Let’s talk about discomfort.
You know… the kind that shows up uninvited. It happens when your brain decides to throw a full-blown emotional rave. This occurs because someone said something that rubbed an old wound.
The kind of pain that makes you want to sprint toward anything that feels numbing:
– A few drinks
– Going out with friends to avoid thinking
– A string of messages you know you shouldn’t send
– A “treat yourself” online shopping cart
– Or even the classic “if I just stay busy enough, I won’t feel it.”
Been there. Rented the emotional Airbnb. Left it messy.
But Here’s the Thing I’ve Learned (The Hard Way, Obviously)
What you avoid… persists.
What you suppress… festers.
What you run from… usually sprints faster.
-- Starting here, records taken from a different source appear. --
Context: an optimization exercise on an open-source flow, tuned for small area, a short achievable clock period and few clock cycles per item. The choices shown serve that exercise and are no tape-out recipe. Function was checked by simulation only, so behaviour that the tests miss may differ from the original.

== exp/willow ==
==> flow/design.v (excerpt) <==
module cnn_top (
    clk,
    rst_n,
    start,
    done,
    data_bram_wen, data_bram_addr, data_bram_din,
    weight_bram_wen, weight_bram_addr, weight_bram_din,
    feature_bram_wen, feature_bram_addr, feature_bram_din,
    dense_w_bram_wen, dense_w_bram_addr, dense_w_bram_din,
    final_class_out
);
For scale: about 480 flip-flops.
make LEC_CHECK=0 CAP_MARGIN=20 CORE_MARGIN=2 CORE_UTILIZATION=60 CTS_BUF_LIST=sky130_fd_sc_hd__clkbuf_8 CTS_CLUSTER_DIAMETER=60 CTS_CLUSTER_SIZE=16 PLACE_DENSITY=0.75 SETUP_SLACK_MARGIN=3.8 SLEW_MARGIN=20 SYNTH_HIERARCHICAL=1 finish   # period 7.0 ns
run.sh (not shown) runs the stock make flow with config.mk's settings and CLKGATE_MAP_FILE= SYNTH_SCRIPT=/design/flow/synth_recipe.tcl, a recipe that flattens the netlist after the stock synthesis.
Testbench counts of exp/willow, summed over its fixed seeds: cycles 5,760, inferences 320.
[inputs] exp/indigo vs exp/willow
# exp/willow
export LEC_CHECK = 0
export CAP_MARGIN = 20
export CORE_MARGIN = 2
export CORE_UTILIZATION = 60
export CTS_BUF_LIST = sky130_fd_sc_hd__clkbuf_8
export CTS_CLUSTER_DIAMETER = 60
export CTS_CLUSTER_SIZE = 16
export PLACE_DENSITY = 0.75
export SETUP_SLACK_MARGIN = 3.8
export SLEW_MARGIN = 20
export SYNTH_HIERARCHICAL = 1
create_clock -name core_clock -period 7.0 [get_ports {clk}]
# exp/indigo
export LEC_CHECK = 0
export CAP_MARGIN = 20
export CORE_MARGIN = 2
export CORE_UTILIZATION = 70
export CTS_BUF_LIST = sky130_fd_sc_hd__clkbuf_8
export CTS_CLUSTER_DIAMETER = 60
export CTS_CLUSTER_SIZE = 16
export PLACE_DENSITY = 0.82
export SETUP_SLACK_MARGIN = 3.8
export SLEW_MARGIN = 20
export SYNTH_HIERARCHICAL = 1
create_clock -name core_clock -period 7.0 [get_ports {clk}]
[summary]
The lower count of buffers not belonging to the clock network in the layout of exp/willow and exp/indigo is in exp/willow.
The latest clock arrival within the worst-skew pair of exp/indigo and that of exp/willow are within noise of each other.
Of the two candidates, exp/willow has the better wire length and exp/indigo the worse one.
exp/indigo vs exp/willow, met1 usage went up by 4.8 points.
Lower core utilization was reported by exp/willow, not exp/indigo.
The following lists how exp/sierra was set up differently from exp/indigo:
# exp/indigo
export LEC_CHECK = 0
export CAP_MARGIN = 20
export CORE_MARGIN = 2
export CORE_UTILIZATION = 70
export CTS_BUF_LIST = sky130_fd_sc_hd__clkbuf_8
export CTS_CLUSTER_DIAMETER = 60
export CTS_CLUSTER_SIZE = 16
export PLACE_DENSITY = 0.82
export SETUP_SLACK_MARGIN = 3.8
export SLEW_MARGIN = 20
export SYNTH_HIERARCHICAL = 1
create_clock -name core_clock -period 7.0 [get_ports {clk}]
# exp/sierra
export LEC_CHECK = 0
export CAP_MARGIN = 20
export CORE_MARGIN = 2
export CORE_UTILIZATION = 60
export CTS_BUF_LIST = sky130_fd_sc_hd__clkbuf_8
export CTS_CLUSTER_DIAMETER = 60
export CTS_CLUSTER_SIZE = 16
export PLACE_DENSITY = 0.75
export SETUP_SLACK_MARGIN = 4.0
export SLEW_MARGIN = 20
export SYNTH_HIERARCHICAL = 1
create_clock -name core_clock -period 7.0 [get_ports {clk}]
Notes after the runs:
In exp/sierra relative to exp/indigo, non-clock buffer count had gone up by more than 100%. exp/indigo → exp/sierra: largest net degree at the start of global routing climbed 2, horizontal die dimension climbed 17 microns. exp/sierra vs exp/indigo on sequential share of layout area: exp/sierra is the lower one. Launching instance or port of the critical path = s2[15]: exp/sierra; launching instance or port of the critical path = s2[13]: exp/indigo. In the metrics for exp/indigo and exp/sierra, the one carrying the lower post-route clock period utilization is exp/sierra. | register-to-register setup slack | exp/sierra vs exp/indigo | better |.

[afterwards: timing with drivers on the ports]
The flow's constraints put no driver on any port. The routed layouts listed below were extracted and timed again, unchanged, in two steps.
Step 1, drivers: a clkbuf_16 drives clk and a buf_2 each remaining input, both assumed.
Step 2 adds t to the input delays and takes it off the output delays; t is the mean of the earliest and latest rising clock arrival at the registers after step 1. Input paths then give back, and output paths get back, about the clock's delay inside the block.
a / b / c = ideal ports / drivers / drivers and shift; a / b = the first two.
| run | shift t [ns] | setup slack, ns | hold WS [ns] | latest minus earliest clock arrival (ns) | pins driven straight from the clock port |
|---|---|---|---|---|---|
| exp/willow | 0.728 | 3.839 / 3.839 / 3.395 | 0.470 / 0.470 / 0.470 | 0.075 / 0.075 | 1 |
| exp/indigo | 0.715 | 3.767 / 3.767 / 3.412 | 0.472 / 0.472 / 0.472 | 0.038 / 0.038 | 1 |
| exp/sierra | 0.707 | 3.833 / 3.833 / 3.447 | 0.453 / 0.453 / 0.453 | 0.049 / 0.049 | 1 |
After both steps every run listed still meets setup and hold. The setup slack of exp/willow, which loses most, moves by 0.000 ns with the drivers and by -0.444 ns with both steps.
If you don’t slow down and face the discomfort, it finds another way to get your attention. This usually happens via a trigger, a meltdown, or a moment where you’re crying because your coffee order was wrong.
We all have our coping mechanisms – no shame. We’re wired to want comfort. But chasing short-term numbing often costs us long-term peace.
Pain Is a Teacher. Triggers Are Pop Quizzes
And trust me, I’ve failed a few.
…more than a few.
I’ve failed quite a lot of them, actually.
But I’m learning… slowly, messily, beautifully… that the goal isn’t to never get triggered.
It isn’t to always feel happiness.
The goal is to respond differently.
Not from fear.
Not from old wounds.
But from awareness.
And from a place of inner peace.
From a place of, “Ah, this again. I know you. But I’m the driver, and you’re the passenger. I’m in charge of where we go, and I’m not letting you drive today.”
There’s No Magic Pill for Healing. No 5-Step Plan To Permanent Peace
Even as an optimist, I know that life will always throw curveballs. Trust me, I’m the kind who tries to see a silver lining in a thunderstorm. But I’ve accepted that people will still disappoint. Old wounds will still make an appearance, and the past will knock on your door when you least expect it.
But healing isn’t about becoming untouchable.
It’s about becoming more anchored.
It’s about recognizing that the moment you’re reacting to isn’t actually that moment from the past. Even if your nervous system swears otherwise, it’s a different moment.
It’s about being able to hold two truths at once:
“Yes, this hurts.”
AND
“I’m okay. I can handle this. I’m not who I used to be.”
Inner peace isn’t some perfect Zen state. It’s a practice. A process. A permission slip.
It’s learning to:
- Sit with your sadness, discomfort or fear without needing to escape it
- Pause before reacting
- Journal instead of spiral-texting
- Take a walk instead of pouring a drink
- Say, “this is mine to feel, not to fear.”
It’s knowing that sometimes, healing feels boring. Or lonely. Or uncomfortable.
But it’s always worth it.
Because one day, someone will say something that used to set you off. You’ll feel it. You will breathe through it. Then, you will choose a different response.
And in that quiet moment of growth, you’ll realize…
This is what freedom feels like.
Final Thoughts:
Pain sucks. Triggers are annoying. Discomfort is awkward and sticky.
But they’re all invitations.
Not punishments. Not curses. Just messengers, asking you to pause… and listen.
To not reach for distraction, but to reach inward.
To not numb, but to nurture.
To not run, but to stay.
Because feeling everything doesn’t mean you’re broken.
It means you’re alive.
And peace? It’s not found in avoiding the storm.
It’s found in knowing you’ll hold your own hand through it.